> _What the task asks_:
Look below for the line containing "Warnings from Yosys" and the line containing "Minimum clock period"; repeat exactly those two lines and all lines between them, and nothing else.

◇ ◇ ◇ ◇ ◇

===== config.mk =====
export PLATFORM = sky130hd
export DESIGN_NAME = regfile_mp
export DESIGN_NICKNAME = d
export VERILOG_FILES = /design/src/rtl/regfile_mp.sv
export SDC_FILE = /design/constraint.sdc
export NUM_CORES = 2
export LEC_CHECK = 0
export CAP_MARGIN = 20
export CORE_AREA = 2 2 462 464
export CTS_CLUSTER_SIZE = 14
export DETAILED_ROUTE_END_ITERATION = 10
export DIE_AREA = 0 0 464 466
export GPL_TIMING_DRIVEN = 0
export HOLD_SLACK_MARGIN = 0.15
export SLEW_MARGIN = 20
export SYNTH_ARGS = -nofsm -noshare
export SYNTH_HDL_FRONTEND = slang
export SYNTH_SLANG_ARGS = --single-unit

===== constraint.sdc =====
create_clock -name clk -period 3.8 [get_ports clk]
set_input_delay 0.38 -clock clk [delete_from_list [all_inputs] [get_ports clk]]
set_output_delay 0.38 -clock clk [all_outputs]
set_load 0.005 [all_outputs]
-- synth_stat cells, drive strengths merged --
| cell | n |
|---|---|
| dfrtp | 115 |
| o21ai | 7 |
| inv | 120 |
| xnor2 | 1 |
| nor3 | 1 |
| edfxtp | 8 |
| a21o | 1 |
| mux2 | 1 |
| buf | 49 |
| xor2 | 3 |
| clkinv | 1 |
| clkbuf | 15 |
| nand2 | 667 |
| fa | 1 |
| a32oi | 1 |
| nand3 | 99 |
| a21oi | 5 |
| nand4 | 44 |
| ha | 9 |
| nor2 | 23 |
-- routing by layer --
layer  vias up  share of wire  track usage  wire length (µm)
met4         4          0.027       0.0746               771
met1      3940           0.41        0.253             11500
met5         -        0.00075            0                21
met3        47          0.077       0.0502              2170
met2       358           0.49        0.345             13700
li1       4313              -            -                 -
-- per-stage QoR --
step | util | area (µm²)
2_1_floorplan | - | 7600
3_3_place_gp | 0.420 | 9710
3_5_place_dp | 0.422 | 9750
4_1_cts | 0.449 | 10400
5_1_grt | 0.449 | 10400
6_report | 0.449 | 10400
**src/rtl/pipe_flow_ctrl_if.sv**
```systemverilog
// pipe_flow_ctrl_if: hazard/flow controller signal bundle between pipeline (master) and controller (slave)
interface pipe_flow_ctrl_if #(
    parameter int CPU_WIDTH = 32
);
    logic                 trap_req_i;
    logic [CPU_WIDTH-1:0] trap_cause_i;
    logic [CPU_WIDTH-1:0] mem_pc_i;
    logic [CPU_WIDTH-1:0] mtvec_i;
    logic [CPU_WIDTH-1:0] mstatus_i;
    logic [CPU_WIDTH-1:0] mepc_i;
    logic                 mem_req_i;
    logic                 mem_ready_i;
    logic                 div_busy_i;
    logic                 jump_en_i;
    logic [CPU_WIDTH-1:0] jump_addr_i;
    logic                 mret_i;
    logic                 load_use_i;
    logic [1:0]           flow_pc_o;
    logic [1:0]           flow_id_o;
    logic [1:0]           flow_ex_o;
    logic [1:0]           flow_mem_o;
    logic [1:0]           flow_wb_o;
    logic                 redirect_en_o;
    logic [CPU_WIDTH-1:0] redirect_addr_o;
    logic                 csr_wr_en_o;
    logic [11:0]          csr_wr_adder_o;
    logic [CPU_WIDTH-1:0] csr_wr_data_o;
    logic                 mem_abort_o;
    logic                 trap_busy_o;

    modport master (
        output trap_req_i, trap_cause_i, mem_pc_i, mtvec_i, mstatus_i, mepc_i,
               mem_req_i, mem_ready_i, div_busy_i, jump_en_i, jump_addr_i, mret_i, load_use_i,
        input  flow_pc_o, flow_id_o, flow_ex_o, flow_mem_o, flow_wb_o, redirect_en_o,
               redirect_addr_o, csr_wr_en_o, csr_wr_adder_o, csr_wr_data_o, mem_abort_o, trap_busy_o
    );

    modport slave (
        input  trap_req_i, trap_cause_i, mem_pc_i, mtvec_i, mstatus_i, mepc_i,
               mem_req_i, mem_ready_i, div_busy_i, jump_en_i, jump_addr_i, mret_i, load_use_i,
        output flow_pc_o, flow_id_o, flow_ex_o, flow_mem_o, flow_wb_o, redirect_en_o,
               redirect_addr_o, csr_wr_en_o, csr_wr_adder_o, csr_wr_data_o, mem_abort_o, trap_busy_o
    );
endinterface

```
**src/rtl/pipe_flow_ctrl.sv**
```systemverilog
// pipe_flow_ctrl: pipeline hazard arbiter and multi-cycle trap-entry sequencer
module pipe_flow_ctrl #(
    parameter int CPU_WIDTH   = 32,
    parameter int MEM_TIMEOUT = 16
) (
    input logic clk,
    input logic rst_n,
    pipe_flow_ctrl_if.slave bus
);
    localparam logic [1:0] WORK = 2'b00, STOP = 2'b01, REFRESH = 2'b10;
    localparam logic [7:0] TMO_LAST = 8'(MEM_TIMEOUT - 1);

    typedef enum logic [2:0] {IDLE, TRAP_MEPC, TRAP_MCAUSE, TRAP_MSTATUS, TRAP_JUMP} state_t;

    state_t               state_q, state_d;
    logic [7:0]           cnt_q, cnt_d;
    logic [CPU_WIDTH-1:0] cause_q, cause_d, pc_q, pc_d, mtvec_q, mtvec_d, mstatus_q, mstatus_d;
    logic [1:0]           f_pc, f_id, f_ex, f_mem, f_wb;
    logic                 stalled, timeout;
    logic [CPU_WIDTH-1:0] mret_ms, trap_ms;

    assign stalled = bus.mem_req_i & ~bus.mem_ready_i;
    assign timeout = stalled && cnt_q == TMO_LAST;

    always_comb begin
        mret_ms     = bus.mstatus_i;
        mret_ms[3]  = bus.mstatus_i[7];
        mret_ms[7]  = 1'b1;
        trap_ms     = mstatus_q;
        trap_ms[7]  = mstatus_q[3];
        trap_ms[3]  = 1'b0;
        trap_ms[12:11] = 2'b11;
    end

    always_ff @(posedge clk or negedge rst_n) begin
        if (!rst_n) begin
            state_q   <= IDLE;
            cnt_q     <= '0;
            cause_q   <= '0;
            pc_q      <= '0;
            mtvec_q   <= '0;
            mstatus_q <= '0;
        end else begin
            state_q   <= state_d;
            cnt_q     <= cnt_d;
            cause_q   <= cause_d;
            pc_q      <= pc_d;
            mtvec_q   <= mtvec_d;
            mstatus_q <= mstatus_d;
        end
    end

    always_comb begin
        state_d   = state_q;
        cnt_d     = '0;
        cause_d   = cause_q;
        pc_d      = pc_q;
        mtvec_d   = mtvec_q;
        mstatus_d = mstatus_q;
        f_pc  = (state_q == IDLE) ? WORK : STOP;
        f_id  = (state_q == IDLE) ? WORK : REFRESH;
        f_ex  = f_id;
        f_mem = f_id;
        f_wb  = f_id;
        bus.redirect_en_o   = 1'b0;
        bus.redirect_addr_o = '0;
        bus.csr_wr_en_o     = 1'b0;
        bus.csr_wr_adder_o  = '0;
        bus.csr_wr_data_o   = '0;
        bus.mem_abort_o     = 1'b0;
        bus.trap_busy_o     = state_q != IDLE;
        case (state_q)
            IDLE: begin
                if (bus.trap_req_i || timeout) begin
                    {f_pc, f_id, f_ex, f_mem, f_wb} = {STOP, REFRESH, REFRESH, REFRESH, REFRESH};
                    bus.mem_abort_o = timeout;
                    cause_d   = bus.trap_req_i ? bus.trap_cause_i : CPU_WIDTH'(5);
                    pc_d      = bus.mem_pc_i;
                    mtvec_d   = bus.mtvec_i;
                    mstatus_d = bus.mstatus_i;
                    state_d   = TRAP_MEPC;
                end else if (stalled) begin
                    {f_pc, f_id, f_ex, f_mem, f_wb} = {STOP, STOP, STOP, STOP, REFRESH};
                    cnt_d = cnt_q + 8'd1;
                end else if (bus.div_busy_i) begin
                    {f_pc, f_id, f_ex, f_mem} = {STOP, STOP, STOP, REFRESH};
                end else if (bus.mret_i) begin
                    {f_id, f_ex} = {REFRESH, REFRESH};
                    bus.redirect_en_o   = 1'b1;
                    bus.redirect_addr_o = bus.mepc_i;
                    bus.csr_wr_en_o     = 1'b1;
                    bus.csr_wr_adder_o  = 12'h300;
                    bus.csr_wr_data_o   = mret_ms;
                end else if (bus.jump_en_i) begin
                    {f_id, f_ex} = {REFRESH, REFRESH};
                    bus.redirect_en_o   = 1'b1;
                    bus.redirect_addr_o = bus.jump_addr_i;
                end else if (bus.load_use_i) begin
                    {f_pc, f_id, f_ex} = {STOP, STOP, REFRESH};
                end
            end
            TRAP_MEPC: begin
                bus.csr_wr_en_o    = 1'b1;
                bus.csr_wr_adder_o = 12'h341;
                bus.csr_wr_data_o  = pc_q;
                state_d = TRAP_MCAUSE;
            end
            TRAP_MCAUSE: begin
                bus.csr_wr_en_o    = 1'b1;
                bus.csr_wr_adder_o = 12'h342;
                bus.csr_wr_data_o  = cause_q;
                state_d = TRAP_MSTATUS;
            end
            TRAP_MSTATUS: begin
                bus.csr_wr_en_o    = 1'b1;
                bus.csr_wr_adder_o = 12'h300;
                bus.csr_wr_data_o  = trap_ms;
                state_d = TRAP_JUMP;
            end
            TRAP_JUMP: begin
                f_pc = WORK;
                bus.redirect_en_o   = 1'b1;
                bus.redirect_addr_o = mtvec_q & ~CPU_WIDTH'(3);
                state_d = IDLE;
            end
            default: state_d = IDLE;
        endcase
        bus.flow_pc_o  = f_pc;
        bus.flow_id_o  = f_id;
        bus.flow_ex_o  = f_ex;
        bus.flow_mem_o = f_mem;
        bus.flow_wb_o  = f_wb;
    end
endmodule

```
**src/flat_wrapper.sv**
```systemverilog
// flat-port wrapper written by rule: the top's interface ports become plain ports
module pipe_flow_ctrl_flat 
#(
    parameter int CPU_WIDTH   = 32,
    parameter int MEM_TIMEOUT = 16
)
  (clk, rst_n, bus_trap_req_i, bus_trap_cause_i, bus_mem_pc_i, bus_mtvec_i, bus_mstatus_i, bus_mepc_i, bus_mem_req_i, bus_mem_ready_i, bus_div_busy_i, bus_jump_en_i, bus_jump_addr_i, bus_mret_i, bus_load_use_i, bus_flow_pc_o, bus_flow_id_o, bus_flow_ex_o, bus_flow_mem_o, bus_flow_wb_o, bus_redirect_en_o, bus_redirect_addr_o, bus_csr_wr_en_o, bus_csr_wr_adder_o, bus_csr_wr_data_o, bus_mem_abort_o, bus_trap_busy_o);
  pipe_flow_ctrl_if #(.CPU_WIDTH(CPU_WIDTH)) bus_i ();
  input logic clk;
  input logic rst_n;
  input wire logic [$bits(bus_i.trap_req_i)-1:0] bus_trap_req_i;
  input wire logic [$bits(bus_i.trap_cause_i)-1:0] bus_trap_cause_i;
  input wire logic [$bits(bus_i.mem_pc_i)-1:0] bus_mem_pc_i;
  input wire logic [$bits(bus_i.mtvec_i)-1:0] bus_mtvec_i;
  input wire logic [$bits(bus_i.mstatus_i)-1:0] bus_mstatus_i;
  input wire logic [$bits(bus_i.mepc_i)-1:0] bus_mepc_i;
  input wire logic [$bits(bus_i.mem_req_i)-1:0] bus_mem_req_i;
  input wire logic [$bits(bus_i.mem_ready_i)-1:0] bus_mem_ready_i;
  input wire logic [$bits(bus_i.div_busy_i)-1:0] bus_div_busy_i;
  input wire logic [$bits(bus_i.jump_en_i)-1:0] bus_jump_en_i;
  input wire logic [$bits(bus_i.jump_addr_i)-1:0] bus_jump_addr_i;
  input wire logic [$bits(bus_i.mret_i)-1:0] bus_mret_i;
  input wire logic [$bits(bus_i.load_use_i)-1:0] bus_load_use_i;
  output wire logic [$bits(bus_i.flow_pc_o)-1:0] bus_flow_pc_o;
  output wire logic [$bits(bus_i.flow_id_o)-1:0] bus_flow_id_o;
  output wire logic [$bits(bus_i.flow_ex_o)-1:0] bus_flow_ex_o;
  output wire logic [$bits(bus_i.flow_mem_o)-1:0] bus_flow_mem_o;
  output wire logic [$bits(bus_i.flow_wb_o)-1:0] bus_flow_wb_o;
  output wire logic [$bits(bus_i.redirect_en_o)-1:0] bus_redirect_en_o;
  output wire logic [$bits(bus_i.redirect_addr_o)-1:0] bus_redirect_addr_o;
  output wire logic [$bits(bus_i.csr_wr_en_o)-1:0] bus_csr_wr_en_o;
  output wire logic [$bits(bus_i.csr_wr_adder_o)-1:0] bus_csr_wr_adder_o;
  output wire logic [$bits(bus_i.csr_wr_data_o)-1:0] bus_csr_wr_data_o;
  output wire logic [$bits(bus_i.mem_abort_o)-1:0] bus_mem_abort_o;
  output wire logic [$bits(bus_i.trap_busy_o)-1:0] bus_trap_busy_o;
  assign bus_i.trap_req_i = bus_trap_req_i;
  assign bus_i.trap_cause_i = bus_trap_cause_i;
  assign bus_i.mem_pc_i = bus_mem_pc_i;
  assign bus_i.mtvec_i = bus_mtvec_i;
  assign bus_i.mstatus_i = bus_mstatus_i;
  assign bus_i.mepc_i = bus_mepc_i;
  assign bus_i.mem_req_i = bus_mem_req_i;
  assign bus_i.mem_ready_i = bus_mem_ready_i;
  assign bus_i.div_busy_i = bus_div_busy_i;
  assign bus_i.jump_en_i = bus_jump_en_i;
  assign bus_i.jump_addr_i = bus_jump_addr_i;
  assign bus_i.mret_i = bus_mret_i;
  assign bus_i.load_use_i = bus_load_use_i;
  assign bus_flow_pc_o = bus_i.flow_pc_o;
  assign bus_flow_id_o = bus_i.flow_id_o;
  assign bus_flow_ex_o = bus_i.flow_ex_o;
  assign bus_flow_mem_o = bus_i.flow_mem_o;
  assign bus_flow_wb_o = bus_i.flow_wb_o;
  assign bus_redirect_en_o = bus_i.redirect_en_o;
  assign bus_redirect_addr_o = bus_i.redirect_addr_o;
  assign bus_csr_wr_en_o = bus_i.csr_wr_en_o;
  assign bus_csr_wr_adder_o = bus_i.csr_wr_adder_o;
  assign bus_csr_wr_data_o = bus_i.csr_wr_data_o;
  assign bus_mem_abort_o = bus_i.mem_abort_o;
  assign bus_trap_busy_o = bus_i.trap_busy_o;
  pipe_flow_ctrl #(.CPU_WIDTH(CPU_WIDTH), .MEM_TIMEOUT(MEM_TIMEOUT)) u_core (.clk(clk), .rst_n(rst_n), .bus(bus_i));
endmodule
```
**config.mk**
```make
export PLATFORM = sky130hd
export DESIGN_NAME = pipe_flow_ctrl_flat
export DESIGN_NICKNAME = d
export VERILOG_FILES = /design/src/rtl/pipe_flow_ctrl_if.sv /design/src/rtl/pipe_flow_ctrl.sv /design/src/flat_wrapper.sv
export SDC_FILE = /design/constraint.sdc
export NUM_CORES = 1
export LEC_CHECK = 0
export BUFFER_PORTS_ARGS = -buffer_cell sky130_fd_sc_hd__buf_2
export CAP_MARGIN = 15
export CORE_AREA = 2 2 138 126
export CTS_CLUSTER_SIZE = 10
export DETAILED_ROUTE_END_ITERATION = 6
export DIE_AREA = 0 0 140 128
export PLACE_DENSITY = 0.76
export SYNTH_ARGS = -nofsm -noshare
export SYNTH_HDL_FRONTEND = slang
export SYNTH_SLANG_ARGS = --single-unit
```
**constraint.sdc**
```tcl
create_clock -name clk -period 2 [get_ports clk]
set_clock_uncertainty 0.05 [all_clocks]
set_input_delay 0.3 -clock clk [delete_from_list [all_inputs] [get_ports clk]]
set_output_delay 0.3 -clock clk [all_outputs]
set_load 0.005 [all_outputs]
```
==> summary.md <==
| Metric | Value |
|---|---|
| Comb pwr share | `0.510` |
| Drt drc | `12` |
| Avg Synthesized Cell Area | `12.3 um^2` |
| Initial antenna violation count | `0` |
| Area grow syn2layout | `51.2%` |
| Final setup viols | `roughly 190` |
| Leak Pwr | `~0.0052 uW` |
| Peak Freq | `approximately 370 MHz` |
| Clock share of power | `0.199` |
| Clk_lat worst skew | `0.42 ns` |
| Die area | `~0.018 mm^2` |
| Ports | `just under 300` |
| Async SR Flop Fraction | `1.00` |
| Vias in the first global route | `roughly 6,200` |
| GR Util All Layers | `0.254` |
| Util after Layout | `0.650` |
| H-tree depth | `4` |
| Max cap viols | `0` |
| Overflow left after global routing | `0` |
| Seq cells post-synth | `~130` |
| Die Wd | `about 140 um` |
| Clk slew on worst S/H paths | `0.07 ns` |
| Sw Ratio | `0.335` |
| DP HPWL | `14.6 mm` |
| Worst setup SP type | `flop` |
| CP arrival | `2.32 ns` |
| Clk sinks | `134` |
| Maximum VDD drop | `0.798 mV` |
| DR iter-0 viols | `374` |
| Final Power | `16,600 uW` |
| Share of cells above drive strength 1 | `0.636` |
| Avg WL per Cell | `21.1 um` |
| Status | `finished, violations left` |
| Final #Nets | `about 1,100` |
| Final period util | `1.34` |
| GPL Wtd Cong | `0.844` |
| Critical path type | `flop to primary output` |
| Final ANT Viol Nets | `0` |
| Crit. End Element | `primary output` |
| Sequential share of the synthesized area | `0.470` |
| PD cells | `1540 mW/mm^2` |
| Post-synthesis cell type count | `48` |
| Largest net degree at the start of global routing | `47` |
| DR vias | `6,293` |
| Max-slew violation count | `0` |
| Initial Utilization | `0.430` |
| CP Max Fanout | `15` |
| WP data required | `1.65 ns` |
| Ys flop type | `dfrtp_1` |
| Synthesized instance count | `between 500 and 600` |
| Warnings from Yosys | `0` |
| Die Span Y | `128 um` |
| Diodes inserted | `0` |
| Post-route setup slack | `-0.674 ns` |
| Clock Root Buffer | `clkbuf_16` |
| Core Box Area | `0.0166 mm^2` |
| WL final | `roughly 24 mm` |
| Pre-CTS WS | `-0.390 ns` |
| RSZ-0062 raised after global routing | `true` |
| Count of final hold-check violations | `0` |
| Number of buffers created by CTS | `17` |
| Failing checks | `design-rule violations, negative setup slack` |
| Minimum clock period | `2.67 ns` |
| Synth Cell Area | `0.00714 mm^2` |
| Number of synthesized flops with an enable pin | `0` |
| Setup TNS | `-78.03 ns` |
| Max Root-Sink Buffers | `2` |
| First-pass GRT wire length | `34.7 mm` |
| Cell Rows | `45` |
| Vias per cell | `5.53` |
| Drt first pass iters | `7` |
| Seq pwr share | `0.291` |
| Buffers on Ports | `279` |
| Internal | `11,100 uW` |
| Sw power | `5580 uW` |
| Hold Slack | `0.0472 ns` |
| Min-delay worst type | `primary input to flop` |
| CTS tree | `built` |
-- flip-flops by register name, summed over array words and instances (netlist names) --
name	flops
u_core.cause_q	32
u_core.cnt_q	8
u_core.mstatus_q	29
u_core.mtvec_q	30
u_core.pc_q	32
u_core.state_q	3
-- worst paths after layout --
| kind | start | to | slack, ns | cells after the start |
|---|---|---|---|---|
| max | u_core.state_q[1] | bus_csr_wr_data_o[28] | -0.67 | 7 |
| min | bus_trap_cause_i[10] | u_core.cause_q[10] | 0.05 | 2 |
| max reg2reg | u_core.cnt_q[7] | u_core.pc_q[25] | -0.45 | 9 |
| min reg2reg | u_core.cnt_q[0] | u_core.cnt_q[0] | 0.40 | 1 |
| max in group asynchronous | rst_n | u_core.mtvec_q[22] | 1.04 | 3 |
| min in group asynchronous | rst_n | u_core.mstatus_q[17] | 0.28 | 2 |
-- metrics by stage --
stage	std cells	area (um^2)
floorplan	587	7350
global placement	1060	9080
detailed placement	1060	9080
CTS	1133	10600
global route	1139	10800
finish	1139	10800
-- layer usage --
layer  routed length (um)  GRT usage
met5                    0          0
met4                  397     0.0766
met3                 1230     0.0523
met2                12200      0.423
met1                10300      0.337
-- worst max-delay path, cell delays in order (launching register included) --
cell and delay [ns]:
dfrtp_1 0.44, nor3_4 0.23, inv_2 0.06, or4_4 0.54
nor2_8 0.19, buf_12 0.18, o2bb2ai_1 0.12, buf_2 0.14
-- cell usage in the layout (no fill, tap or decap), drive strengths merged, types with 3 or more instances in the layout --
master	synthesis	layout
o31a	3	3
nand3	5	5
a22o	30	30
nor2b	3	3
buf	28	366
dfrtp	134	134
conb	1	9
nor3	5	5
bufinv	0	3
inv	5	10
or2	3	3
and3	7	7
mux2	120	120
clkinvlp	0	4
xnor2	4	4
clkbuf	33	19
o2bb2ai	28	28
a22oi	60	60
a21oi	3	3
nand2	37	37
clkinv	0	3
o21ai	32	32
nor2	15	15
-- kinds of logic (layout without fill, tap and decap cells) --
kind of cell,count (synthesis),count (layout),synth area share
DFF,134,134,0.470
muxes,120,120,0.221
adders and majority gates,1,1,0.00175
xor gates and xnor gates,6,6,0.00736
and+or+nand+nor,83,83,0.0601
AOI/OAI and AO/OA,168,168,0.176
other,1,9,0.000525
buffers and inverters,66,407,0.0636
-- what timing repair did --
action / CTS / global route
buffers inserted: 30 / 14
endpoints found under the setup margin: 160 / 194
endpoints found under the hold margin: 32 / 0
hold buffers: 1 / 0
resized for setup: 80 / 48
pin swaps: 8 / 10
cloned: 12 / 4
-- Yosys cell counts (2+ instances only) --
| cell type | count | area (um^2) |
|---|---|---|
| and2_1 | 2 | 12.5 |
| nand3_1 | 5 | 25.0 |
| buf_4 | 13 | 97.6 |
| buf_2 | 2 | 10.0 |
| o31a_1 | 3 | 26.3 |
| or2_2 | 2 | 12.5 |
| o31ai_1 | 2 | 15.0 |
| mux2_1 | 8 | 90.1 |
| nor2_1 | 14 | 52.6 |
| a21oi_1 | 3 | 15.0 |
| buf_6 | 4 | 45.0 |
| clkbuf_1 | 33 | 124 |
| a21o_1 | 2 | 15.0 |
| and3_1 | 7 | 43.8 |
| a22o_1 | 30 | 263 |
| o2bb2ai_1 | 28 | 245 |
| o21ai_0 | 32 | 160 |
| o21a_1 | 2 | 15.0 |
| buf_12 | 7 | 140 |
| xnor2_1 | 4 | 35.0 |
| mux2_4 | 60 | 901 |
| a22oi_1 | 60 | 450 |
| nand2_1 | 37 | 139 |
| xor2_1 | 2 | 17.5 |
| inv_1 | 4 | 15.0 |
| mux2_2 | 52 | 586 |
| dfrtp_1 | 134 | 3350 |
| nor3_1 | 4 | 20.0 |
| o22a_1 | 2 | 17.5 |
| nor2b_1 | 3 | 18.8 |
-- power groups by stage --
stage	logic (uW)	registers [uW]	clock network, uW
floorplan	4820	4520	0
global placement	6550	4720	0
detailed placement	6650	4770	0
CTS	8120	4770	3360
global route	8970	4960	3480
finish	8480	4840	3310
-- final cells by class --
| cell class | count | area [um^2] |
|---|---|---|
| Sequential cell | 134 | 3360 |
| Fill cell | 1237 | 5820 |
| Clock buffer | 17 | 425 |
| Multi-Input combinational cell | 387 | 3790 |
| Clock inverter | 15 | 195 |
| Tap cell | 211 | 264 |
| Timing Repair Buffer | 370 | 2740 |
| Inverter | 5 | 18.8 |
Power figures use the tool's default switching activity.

◇ ◇ ◇ ◇ ◇

> _Response area_:
| Warnings from Yosys | `0` |
| Die Span Y | `128 um` |
| Diodes inserted | `0` |
| Post-route setup slack | `-0.674 ns` |
| Clock Root Buffer | `clkbuf_16` |
| Core Box Area | `0.0166 mm^2` |
| WL final | `roughly 24 mm` |
| Pre-CTS WS | `-0.390 ns` |
| RSZ-0062 raised after global routing | `true` |
| Count of final hold-check violations | `0` |
| Number of buffers created by CTS | `17` |
| Failing checks | `design-rule violations, negative setup slack` |
| Minimum clock period | `2.67 ns` |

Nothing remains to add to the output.